Thus, a symmetry group (G) for a theory does not necessarily act via a map (G \to U(\mathcal{H})). It suffices to have a projective representation (G \to PU(\mathcal{H})). Let (\mathfrak{g}, \mathfrak{pu}) be the Lie algebras of (G) and (PU), respectively. A projective representation gives a map
[ \mathfrak{g} \to \mathfrak{pu}. ]
Since (PU) is a quotient of (U), we have a short exact sequence
[ 0 \to \mathbb{C} \to \mathfrak{u} \to \mathfrak{pu} \to 0. ]
Now let (\hat{\mathfrak{g}}) be defined as
[ \hat{\mathfrak{g}} = { (\xi, \eta) \in \mathfrak{u}\oplus\mathfrak{g} \ | \ \pi(\xi) = \rho(\eta) } ]
This comes with a natural projection (\hat{\mathfrak{g}} \to \mathfrak{g}). If we suppose that the projective representation (\rho) is faithful, then the kernel of this map is exactly (\mathbb{C}). Hence, a faithful projective representation of (\mathfrak{g}) yields a short exact sequence of Lie algebras
[ 0 \to \mathbb{C} \to \hat{\mathfrak{g}} \to \mathfrak{g} \to 0. ]
We have obtained a central extension of (\mathfrak{g}).
Virasoro Algebra
Finally, we can define the Virasoro algebra. It has generators (L_n) and (c), with defining relations
[ [L_m, L_n] = (m-n) L_{m+n} + \frac{c}{12}(m^3-m) \delta_{m+n,0}, [c, L_n] = 0. ]
The generator (c) acts as a scalar in any irreducible representation, and its value is called the central charge. The factor of (1/12) is entirely conventional. Now, the amazing fact is the following.
Theorem. Up to equivalence, the Virasoro algebra is the unique non-trivial central extension of the Witt algebra.
Proof sketch.

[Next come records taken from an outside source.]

`config.mk`:
```
export PLATFORM = sky130hd
export DESIGN_NAME = uart_tx_fsm
export DESIGN_NICKNAME = d
export VERILOG_FILES = /design/src/rtl/uart_pkg.sv /design/src/rtl/uart_tx_parity_calc.sv /design/src/rtl/uart_tx_fsm.sv
export SDC_FILE = /design/constraint.sdc
export NUM_CORES = 1
export LEC_CHECK = 0
export ABC_CLOCK_PERIOD_IN_PS = 3900
export BUFFER_PORTS_ARGS = -buffer_cell sky130_fd_sc_hd__buf_2
export CAP_MARGIN = 40
export CORE_ASPECT_RATIO = 0.7
export CORE_MARGIN = 2
export CORE_UTILIZATION = 51
export DETAILED_ROUTE_END_ITERATION = 7
export PLACE_DENSITY = 0.72
export SYNTH_ARGS = -nofsm -noshare
export SYNTH_HDL_FRONTEND = slang
export SYNTH_SLANG_ARGS = --single-unit
```
`constraint.sdc`:
```
create_clock -name CLK -period 3.9 [get_ports CLK]
set_input_delay 0.585 -clock CLK [delete_from_list [all_inputs] [get_ports CLK]]
set_output_delay 0.585 -clock CLK [all_outputs]
set_load 0.1 [all_outputs]
```
`src/rtl/uart_pkg.sv`:
```
// Shared UART definitions: FSM state encoding, parity selectors and frame length.
// Honours UART_TX_TWO_STOP_EN (two stop bits per frame when defined).
package uart_pkg;

    typedef enum logic [2:0] {
        IDLE   = 3'd0,
        START  = 3'd1,
        DATA   = 3'd2,
        PARITY = 3'd3,
        STOP   = 3'd4
    } uart_state_e;

    localparam logic PAR_EVEN = 1'b0;
    localparam logic PAR_ODD  = 1'b1;

`ifdef UART_TX_TWO_STOP_EN
    localparam int unsigned STOP_BITS = 32'd2;
`else
    localparam int unsigned STOP_BITS = 32'd1;
`endif

    // Clock cycles per frame, first start-bit cycle to end of the last stop bit.
    function automatic int unsigned frame_cycles(input logic par_en, input int unsigned p);
        int unsigned pp;
        pp = (p == 32'd0) ? 32'd1 : p;
        return (32'd9 + STOP_BITS + (par_en ? 32'd1 : 32'd0)) * pp;
    endfunction

endpackage

```
`src/rtl/uart_tx_parity_calc.sv`:
```
// Combinational parity over the captured transmit byte; PAR_TYP selects even or odd.
module uart_tx_parity_calc
    import uart_pkg::*;
#(
    parameter int DATA_WIDTH = 8
) (
    input  logic [DATA_WIDTH-1:0] data,
    input  logic                  par_typ,
    output logic                  par_bit
);

    function automatic logic calc_parity(input logic [DATA_WIDTH-1:0] d, input logic typ);
        return (typ == PAR_ODD) ? ~^d : ^d;
    endfunction

    assign par_bit = calc_parity(data, par_typ);

endmodule

```
`src/rtl/uart_tx_fsm.sv`:
```
// UART transmitter: start, DATA_WIDTH bits LSB first, optional parity, stop.
// Define UART_TX_TWO_STOP_EN to send two stop bits.
module uart_tx_fsm
    import uart_pkg::*;
#(
    parameter int DATA_WIDTH     = 8,
    parameter int PRESCALE_WIDTH = 5
) (
    input  logic                      CLK,
    input  logic                      RST,
    input  logic [DATA_WIDTH-1:0]     P_DATA,
    input  logic                      Data_Valid,
    input  logic                      PAR_EN,
    input  logic                      PAR_TYP,
    input  logic [PRESCALE_WIDTH-1:0] prescale,
    output logic                      TX_OUT,
    output logic                      busy
);

    localparam int CNT_W = (DATA_WIDTH > 1) ? $clog2(DATA_WIDTH) : 1;
    localparam logic [CNT_W-1:0]          LAST_BIT  = CNT_W'(DATA_WIDTH - 1);
    localparam logic [CNT_W-1:0]          CNT_ONE   = CNT_W'(1);
    localparam logic [PRESCALE_WIDTH-1:0] PRESC_ONE = PRESCALE_WIDTH'(1);

    uart_state_e               state_r;
    logic [DATA_WIDTH-1:0]     data_r;
    logic                      par_en_r;
    logic                      par_typ_r;
    logic [PRESCALE_WIDTH-1:0] presc_r;
    logic [PRESCALE_WIDTH-1:0] edge_cnt_r;
    logic [CNT_W-1:0]          bit_cnt_r;
    logic [CNT_W-1:0]          next_bit_s;
    logic                      par_bit_s;
    logic                      bit_end_s;
`ifdef UART_TX_TWO_STOP_EN
    logic                      stop_half_r;
`endif

    uart_tx_parity_calc #(
        .DATA_WIDTH(DATA_WIDTH)
    ) u_parity (
        .data    (data_r),
        .par_typ (par_typ_r),
        .par_bit (par_bit_s)
    );

    // presc_r is never 0 outside IDLE, so P-1 cannot wrap while a bit is timed.
    assign bit_end_s  = (edge_cnt_r == (presc_r - PRESC_ONE));
    assign next_bit_s = bit_cnt_r + CNT_ONE;

    // Frame sequencer: captures the request, times each bit and drives the line.
    always_ff @(posedge CLK or negedge RST) begin
        if (!RST) begin
            state_r     <= IDLE;
            TX_OUT      <= 1'b1;
            busy        <= 1'b0;
            data_r      <= '0;
            par_en_r    <= 1'b0;
            par_typ_r   <= 1'b0;
            presc_r     <= '0;
            edge_cnt_r  <= '0;
            bit_cnt_r   <= '0;
`ifdef UART_TX_TWO_STOP_EN
            stop_half_r <= 1'b0;
`endif
        end else begin
            case (state_r)
                IDLE: begin
                    TX_OUT <= 1'b1;
                    busy   <= 1'b0;
                    if (Data_Valid) begin
                        data_r     <= P_DATA;
                        par_en_r   <= PAR_EN;
                        par_typ_r  <= PAR_TYP;
                        presc_r    <= (prescale == '0) ? PRESC_ONE : prescale;
                        edge_cnt_r <= '0;
                        TX_OUT     <= 1'b0;
                        busy       <= 1'b1;
                        state_r    <= START;
                    end
                end
                START: begin
                    if (bit_end_s) begin
                        edge_cnt_r <= '0;
                        bit_cnt_r  <= '0;
                        TX_OUT     <= data_r[0];
                        state_r    <= DATA;
                    end else begin
                        edge_cnt_r <= edge_cnt_r + PRESC_ONE;
                    end
                end
                DATA: begin
                    if (bit_end_s) begin
                        edge_cnt_r <= '0;
                        if (bit_cnt_r == LAST_BIT) begin
                            if (par_en_r) begin
                                TX_OUT  <= par_bit_s;
                                state_r <= PARITY;
                            end else begin
                                TX_OUT  <= 1'b1;
                                state_r <= STOP;
                            end
                        end else begin
                            bit_cnt_r <= next_bit_s;
                            TX_OUT    <= data_r[next_bit_s];
                        end
                    end else begin
                        edge_cnt_r <= edge_cnt_r + PRESC_ONE;
                    end
                end
                PARITY: begin
                    if (bit_end_s) begin
                        edge_cnt_r <= '0;
                        TX_OUT     <= 1'b1;
                        state_r    <= STOP;
                    end else begin
                        edge_cnt_r <= edge_cnt_r + PRESC_ONE;
                    end
                end
                STOP: begin
                    TX_OUT <= 1'b1;
                    if (bit_end_s) begin
                        edge_cnt_r <= '0;
`ifdef UART_TX_TWO_STOP_EN
                        if (!stop_half_r) begin
                            stop_half_r <= 1'b1;
                        end else begin
                            stop_half_r <= 1'b0;
                            busy        <= 1'b0;
                            state_r     <= IDLE;
                        end
`else
                        busy    <= 1'b0;
                        state_r <= IDLE;
`endif
                    end else begin
                        edge_cnt_r <= edge_cnt_r + PRESC_ONE;
                    end
                end
                default: begin
                    state_r <= IDLE;
                    TX_OUT  <= 1'b1;
                    busy    <= 1'b0;
                end
            endcase
        end
    end

endmodule

```
==> results of run 1 <==
## synth_stat cells (all sizes together) (2+ instances only)
cell,n
a32o,2
a31oi,2
nand3,3
nor2,13
ha,4
mux2,13
and2,2
clkbuf,4
nor2b,2
inv,7
a21oi,5
dfrtp,27
nor3,4
or3,3
xor2,4
mux2i,6
xnor2,9
nand2,13
o21ai,10
nor3b,2
## cells by family after synthesis
logic type               count (synthesis)
flip-flops                              28
adder cells (fa/ha/maj)                  4
multiplexers                            20
XOR/XNOR                                14
AND/OR/NAND/NOR                         47
buffers and inverters                   12
AO/OA/AOI/OAI                           26
## registers in the layout (all words and copies together) (netlist names)
name,flops
par_en_r,1
TX_OUT,1
data_r,8
edge_cnt_r,5
presc_r,5
par_typ_r,1
state_r,3
bit_cnt_r,3
busy,1
## power by group
part / internal, W / switching [W]
Sequential: 0.000418 / 0.000147
Clock: 0.0000904 / 0.0000871
Combinational: 0.000364 / 0.000355
## through the flow
step | instance area (µm²) | std cells | hold WS (ns) | setup WS [ns]
CTS | 1750 | 205 | 0.335 | 1.48
global placement | 1700 | 201 | 0.515 | 1.64
finish | 1750 | 205 | 0.322 | 1.50
floorplan | 1580 | 151 | 0.289 | 1.91
global route | 1750 | 205 | 0.352 | 1.34
detailed placement | 1700 | 201 | 0.523 | 1.49
## per-layer routing
metal  vias up  wire (µm)  track usage, %
met2        24       1340            28.1
met1       547       1550            27.3
met3         3        132            5.02
li1        572          -               -
met4         0         10            3.53
met5         -          0               0
## worst min-delay path by stage
stage | start | end | slack [ns]
after floorplan | RST | bit_cnt_r[0]$_DFFE_PN0P_ | 0.29
after global placement | par_typ_r$_DFFE_PN0P_ | par_typ_r$_DFFE_PN0P_ | 0.51
after detailed placement | bit_cnt_r[1]$_DFFE_PN0P_ | bit_cnt_r[1]$_DFFE_PN0P_ | 0.52
after CTS | RST | edge_cnt_r[1]$_DFFE_PN0P_ | 0.34
after global routing | RST | presc_r[4]$_DFFE_PN0P_ | 0.35
final | RST | presc_r[4]$_DFFE_PN0P_ | 0.32
## worst max-delay path, stage by stage, from the launching register on
cell,delay [ns]
dfrtp_1,0.41
inv_1,0.09
ha_1,0.17
nor3b_1,0.27
xnor2_1,0.18
o2111ai_2,0.35
or3_4,0.52
mux2_4,0.30
## cell usage in the layout, fill, tap and decap left out, types with 2 or more instances in the layout
master / synthesis / final
dfrtp_1: 27 / 27
buf_2: 1 / 19
nand2_1: 13 / 13
nor2_1: 12 / 12
mux2_2: 12 / 12
o21ai_0: 10 / 10
xnor2_1: 9 / 9
inv_1: 7 / 7
mux2i_1: 6 / 6
a21oi_1: 5 / 5
xor2_1: 4 / 4
nor3_1: 4 / 4
ha_1: 4 / 4
clkbuf_8: 0 / 4
nand3_1: 3 / 3
or3_1: 2 / 2
nor2b_1: 2 / 2
and2_1: 2 / 2
nor3b_1: 2 / 2
a32o_1: 2 / 2
a31oi_1: 2 / 2
## final cells by class
cell class                 count  area, µm²  area share [%]
multi-input combinational    111        830            47.3
sequential                    28        702            40.0
timing repair buffer          19       95.1            5.42
clock buffer                   4       55.1            3.14
tap                           36       45.0            2.57
inverter                       7       26.3            1.50
==> impl_metrics.py, run 1 <==
metrics = {
    "timing": {
        "min_period_over_period_pct": 61.6,
        "tightest_slew_ns": 0.631,
        "layout_min_cycle_time_ns": 2.40,
        "fin_skew_ns": 0.00593,
        "final-hold-violation-count": 0,
        "drv_slew": 0,
        "clock.fmax_mhz": 416,
        "final-setup-viol-count": 0,
        "tns_ns": 0,
        "max-slew-margin-rel_pct": 57.9,
        "rsz0062_at_grt": "no",
    },
    "global_route": {
        "grt_max_degree": 29,
        "antenna_found_initial": 0,
        "grt_pass1_wl_mm": 5.09,
        "grtUsageTotal_pct": 18.7,
        "grt_pass1_vias": 1054,
        "overflow": 0,
    },
    "drt": {
        "firstDrtPassIters": 4,
        "wirelength_mm": 3.03,
        "via_count": 1146,
        "drtAntennaViolNets": 0,
        "via_per_inst": 5.59,
        "route.detailed.drc": 0,
        "wl_per_cell_um": 14.8,
        "drt_iter0_drc": 84,
    },
    "layout": {
        "drive_gt1_share_pct": 24.9,
        "area_growth_pct": 11.1,
        "final_net_count": 192,
        "antennaDiodeCount": 0,
        "n_fill_cell": 240,
        "fin_util_pct": 61.2,
    },
    "setup_path": {
        "path_class": "flip-flop to flip-flop",
        "crit_path_max_fanout": 14,
        "arrival_ns": 2.57,
        "r2r_end": "bit_cnt_r[0]$_DFFE_PN0P_",
        "endpoint": "bit_cnt_r[0]$_DFFE_PN0P_",
        "cp_data_required_time_ns": 4.07,
        "rr_worst_depth": 7,
        "critPathLaunch": "presc_r[0]$_DFFE_PN0P_",
        "crit_path_end_kind": "flip-flop",
        "r2r-start": "presc_r[0]$_DFFE_PN0P_",
        "regToRegSetupSlack_ns": 1.50,
        "startpoint_type": "flip-flop",
    },
    "synth": {
        "avgSynthCellArea_um2": 10.4,
        "ys_warn_count": 0,
        "synth_adder_area_share_pct": 3.17,
        "yosys-top-cells-area": "dfrtp_1 (43%), mux2_2 (8.6%), xnor2_1 (5.0%)",
        "synthXorXnorAreaFrac_pct": 8.64,
        "muxShareOfSynthArea_pct": 14.8,
        "synth_simple_gate_area_share_pct": 15.1,
        "synth_seq_area_share_pct": 44.5,
        "syn_area_um2": 1580,
        "synth_edf_count": 0,
        "ys_async_sr_fraction_pct": 100,
        "synth_top_family_by_area": "simple AND/OR/NAND/NOR gates",
        "synthDistinctLibCells": 39,
        "synth_compound_area_share_pct": 10.9,
        "netlist_instances": 151,
        "synth_nets": 173,
        "ys_seq_elements": 28,
        "synth_ff_type": "dfrtp_1",
        "synth_top_area_share_pct": 42.8,
        "synth_top_cell_by_area": "dfrtp_1",
    },
    "clock_tree": {
        "hold_buffers": 0,
        "cts_buffer_depth": 2,
        "clk_latency_ns": 0.27,
        "clock_sinks": 28,
        "postCtsSetupRepairBufs": 0,
        "cts_made_buffers": 3,
        "postCtsResizedCells": 0,
        "clk_pin_slew_worst_paths_ns": 0.09,
        "htreeDepth": 1,
        "tritoncts": "yes",
        "clockRootBuffer": "clkbuf_8",
    },
    "power": {
        "finalPower_w": 0.00146,
        "irDropWorstVdd_uv": 348,
        "leakagePower_nw": 0.806,
        "power_density_nw_per_um2": 834,
    },
    "die": {
        "initial_core_util_pct": 55.1,
        "io_pins": 20,
        "num_rows": 16,
        "core_um2": 2860,
        "dieHeight_um": 50.5,
        "die_x_um": 70.5,
        "die-area_um2": 3560,
    },
    "outcome": {
        "status": "completed",
    },
    "placement": {
        "gp_congestion": 0.826,
        "dp_hpwl_mm": 2.31,
        "io_buffers": 19,
    },
    "worst_hold_path": {
        "holdCritPathClass": "primary input to asynchronous set/reset pin",
    },
    "run": {
        "maxCapViolations": 0,
    },
}
(Power assumes the default switching activity.)
==> run 2, diff against run 1 <==
Settings changed: ABC_CLOCK_PERIOD_IN_PS 3900 to 1950, PLACE_DENSITY 0.72 to 0.74.
Clock period 3.9 ns to 1.95 ns, I/O delays scaled along.
==> run 2 against run 1 <==
Effect of this change: setup slack lost 1.4 ns; sequential share of layout area shrank 2.2 points; combinational power grew 120%; via count grew 4.9%; critical endpoint unchanged; largest cell class unchanged; largest power group unchanged.
==> impl_metrics.py, run 2 (synthesis results as in run 1) <==
metrics = {
    "die": {
        "initial_core_util_pct": 55.1,
        "die-area_um2": 3560,
        "core_um2": 2860,
        "num_rows": 16,
        "io_pins": 20,
        "dieHeight_um": 50.5,
        "die_x_um": 70.5,
    },
    "setup_path": {
        "slowest_delay_ns": 0.40,
        "r2r_end": "bit_cnt_r[0]$_DFFE_PN0P_",
        "r2r-start": "presc_r[1]$_DFFE_PN0P_",
        "crit_path_end_kind": "flip-flop",
        "arrival_ns": 2.05,
        "crit_path_max_fanout": 2,
        "critPathLaunch": "presc_r[1]$_DFFE_PN0P_",
        "endpoint": "bit_cnt_r[0]$_DFFE_PN0P_",
        "cp_slowest_cell": "dfrtp_1",
        "cp_data_required_time_ns": 2.12,
        "startpoint_type": "flip-flop",
        "rr_worst_depth": 7,
        "path_class": "flip-flop to flip-flop",
        "regToRegSetupSlack_ns": 0.07,
        "crit_chain": "inv_2 -> ha_4 -> nor3b_4 -> xnor2_1 -> o2111ai_2 -> or3_4 -> mux2_4",
    },
    "drt": {
        "firstDrtPassIters": 4,
        "route.detailed.drc": 0,
        "wl_per_cell_um": 14.4,
        "via_count": 1202,
        "via_per_inst": 5.64,
        "drt_iter0_drc": 126,
        "wirelength_mm": 3.07,
        "drtAntennaViolNets": 0,
    },
    "clock_tree": {
        "clockRootBuffer": "clkbuf_8",
        "tritoncts": "yes",
        "clock_sinks": 28,
        "cts_made_buffers": 3,
        "clk_latency_ns": 0.28,
        "clk_pin_slew_worst_paths_ns": 0.10,
        "cts_buffer_depth": 2,
        "htreeDepth": 1,
        "hold_buffers": 0,
    },
    "outcome": {
        "status": "completed",
    },
    "power": {
        "power_switching_w": 0.00122,
        "power_frac_comb_pct": 50.5,
        "p_sw_share_pct": 38.5,
        "pwr-share-seq_pct": 35.0,
        "irDropWorstVdd_uv": 887,
        "leakagePower_nw": 0.854,
        "power_density_nw_per_um2": 1700,
        "clkPwrFrac_pct": 14.5,
        "finalPower_w": 0.00316,
        "p_int_w": 0.00194,
    },
    "timing": {
        "final-setup-viol-count": 0,
        "fin_skew_ns": 0.00737,
        "clock.fmax_mhz": 532,
        "worst_slack_ns": 0.0713,
        "final-hold-violation-count": 0,
        "max-slew-margin-rel_pct": 58.8,
        "layout_min_cycle_time_ns": 1.88,
        "whs_ns": 0.0122,
        "min_period_over_period_pct": 96.3,
        "tns_ns": 0,
        "drv_slew": 0,
        "tightest_slew_ns": 0.619,
    },
    "global_route": {
        "grt_max_degree": 29,
        "antenna_found_initial": 0,
        "grt_pass1_vias": 1167,
        "grt_pass1_wl_mm": 5.51,
        "grtUsageTotal_pct": 20.1,
        "overflow": 0,
    },
    "worst_hold_path": {
        "holdCritPathClass": "primary input to asynchronous set/reset pin",
    },
    "placement": {
        "gp_congestion": 0.902,
        "io_buffers": 19,
        "dp_hpwl_mm": 2.32,
        "pre_cts_slack_ns": -0.0521,
    },
    "layout": {
        "drive_gt1_share_pct": 30.5,
        "final_common_cell": "dfrtp_1",
        "largest_reg_flops": 8,
        "fin_util_pct": 64.7,
        "final_net_count": 200,
        "final_cell_mix": "dfrtp_1 (27), buf_2 (19), nand2_1 (13)",
        "reg_top3": "data_r x8, edge_cnt_r x5, presc_r x5",
        "area_growth_pct": 17.4,
        "antennaDiodeCount": 0,
        "n_fill_cell": 228,
        "largest-register": "data_r",
    },
    "run": {
        "maxCapViolations": 0,
    },
}
==> run 2: per-stage QoR <==
step                std cells  instance area [µm²]
finish                    213                 1850
global route              213                 1850
CTS                       212                 1850
detailed placement        207                 1750
global placement          207                 1750
floorplan                 151                 1580
==> run 2: layer usage <==
layer | routed length, µm | track usage (%) | up-vias | part of all wire (%)
met5 | 0 | 0 | - | 0
met3 | 131 | 5.02 | 4 | 4.3
met2 | 1330 | 29.7 | 25 | 43
met4 | 21 | 3.85 | 0 | 0.68
li1 | - | - | 583 | -
met1 | 1590 | 30.0 | 590 | 52
==> run 2: how the worst min path moves through the flow <==
stage	startpoint	to	slack [ns]	cells past startpoint
2_1_floorplan	RST	bit_cnt_r[0]$_DFFE_PN0P_	-0.003	0
3_3_place_gp	RST	presc_r[0]$_DFFE_PN0P_	0.33	1
3_5_place_dp	RST	edge_cnt_r[0]$_DFFE_PN0P_	0.35	1
4_1_cts	RST	edge_cnt_r[3]$_DFFE_PN0P_	0.04	1
5_1_grt	RST	edge_cnt_r[3]$_DFFE_PN0P_	0.06	1
6_report	RST	edge_cnt_r[3]$_DFFE_PN0P_	0.01	1
==> run 2: what timing repair did <==
| item | in CTS | in global routing |
|---|---|---|
| endpoints found under the setup margin | 1 | 3 |
| setup buffers | 1 | 1 |
| pin swaps | 5 | 2 |
| resized for setup | 5 | 0 |
==> run 2: final cells by class <==
class | count | area, µm² | area share [%]
clock buffer | 3 | 41.3 | 2.23
clock inverter | 1 | 30.0 | 1.62
inverter | 7 | 26.3 | 1.42
multi-input combinational | 111 | 853 | 46.0
sequential | 28 | 702 | 37.9
tap | 36 | 45.0 | 2.43
timing repair buffer | 27 | 155 | 8.37
==> run 2: power groups by stage <==
stage / combinational, W / clock, W / sequential [W]
final: 0.00160 / 0.000458 / 0.00110
after global routing: 0.00175 / 0.000494 / 0.00114
after CTS: 0.00159 / 0.000472 / 0.00110
after detailed placement: 0.00154 / 0 / 0.00110
after global placement: 0.00149 / 0 / 0.00108
after floorplan: 0.00112 / 0 / 0.00118
==> run 2: worst max-delay path: cells and delay by family, from the launching register on <==
kind	cells	cell delay, ns
AO/OA/AOI/OAI	1	0.15
AND/OR/NAND/NOR	2	0.55
buffers and inverters	1	0.09
XOR/XNOR	1	0.16
multiplexers	1	0.30
adder cells (fa/ha/maj)	1	0.13
flip-flops	1	0.40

This is essentially just a calculation. Any central extension has to be of the form
[ [L_m, L_n] = (m-n) L_{m+n} + A(m,n) c ]
for some function (A(m,n)). If we make the replacement (L_m \mapsto L_m + a_m c), then we have
[ [L_m, L_n] = (m-n) L_{m+n} + \left( A(m,n) + (m-n) a_{m+n} \right) c ]
Taking (n = 0), we have
[ [L_m, L_0] = m L_{m} + \left( A(m,0) + m a_{m} \right) c ]
Hence for (m\neq0) we can take (a_m = m^{-1} A(m,0)). Having done this, we are now free to assume that (A(m,0) = 0 ) for all (m). Then we may apply the Jacobi identity to deduce that (A(m,n)=0) except possibly for (m=-n), so that (A(m,n)) can be written in the form (A(m,n) = A_m \delta_{m+n, 0}). Finally, another application of the Jacobi identity yields a simple recurrence relation for the coefficients (A_m), and it is easily seen that every solution of this recurrence is proportional to (m^3-m).
Now we can take our (preliminary, and still too naive) definition of a quantum conformal field theory to be a unitary representation of the Virasoro algebra.
Stress-Energy Tensor and OPE
The operator (L_0) behaves like the Hamiltonian of the theory, and the Virasoro relations show that (L_n) for (n>0) act as lowering operators. Hence, in a physically sensible representation, the vacuum vector (|\Omega\rangle) will be annihilated by (L_n) for all (n > 0). Unitary requires (L_n^\dagger = L_{-n}), so additionally we have (\langle \Omega|L_n = 0) for (n < 0). Hence
[ \langle \Omega | L_m L_n | \Omega \rangle = 0 \ \textrm{unless}\ n \leq 0, m \geq 0 ]
Now define the stress-energy tensor to be the operator-valued formal power series
[ T(z) = \sum_n \frac{L_n}{z^{n+2}} ]
We can consider the vacuum expectation of the product (T(z) T(w)). By the above remarks, many terms in the expansion will vanish. In fact, it is a straightforward (but tedious!) exercise to check the following.
Theorem. The stress-energy tensor satisfies the operator product expansion
[ T(z) T(w) \sim \frac{c/2}{(z-w)^4} + \frac{2 T(w)}{(z-w)^2} + \frac{\partial_w T(w)}{z-w} ]
where (\sim) denotes that the left- and right-hand sides are equal up to the addition of terms with vanishing vev and/or regular as (z \to w).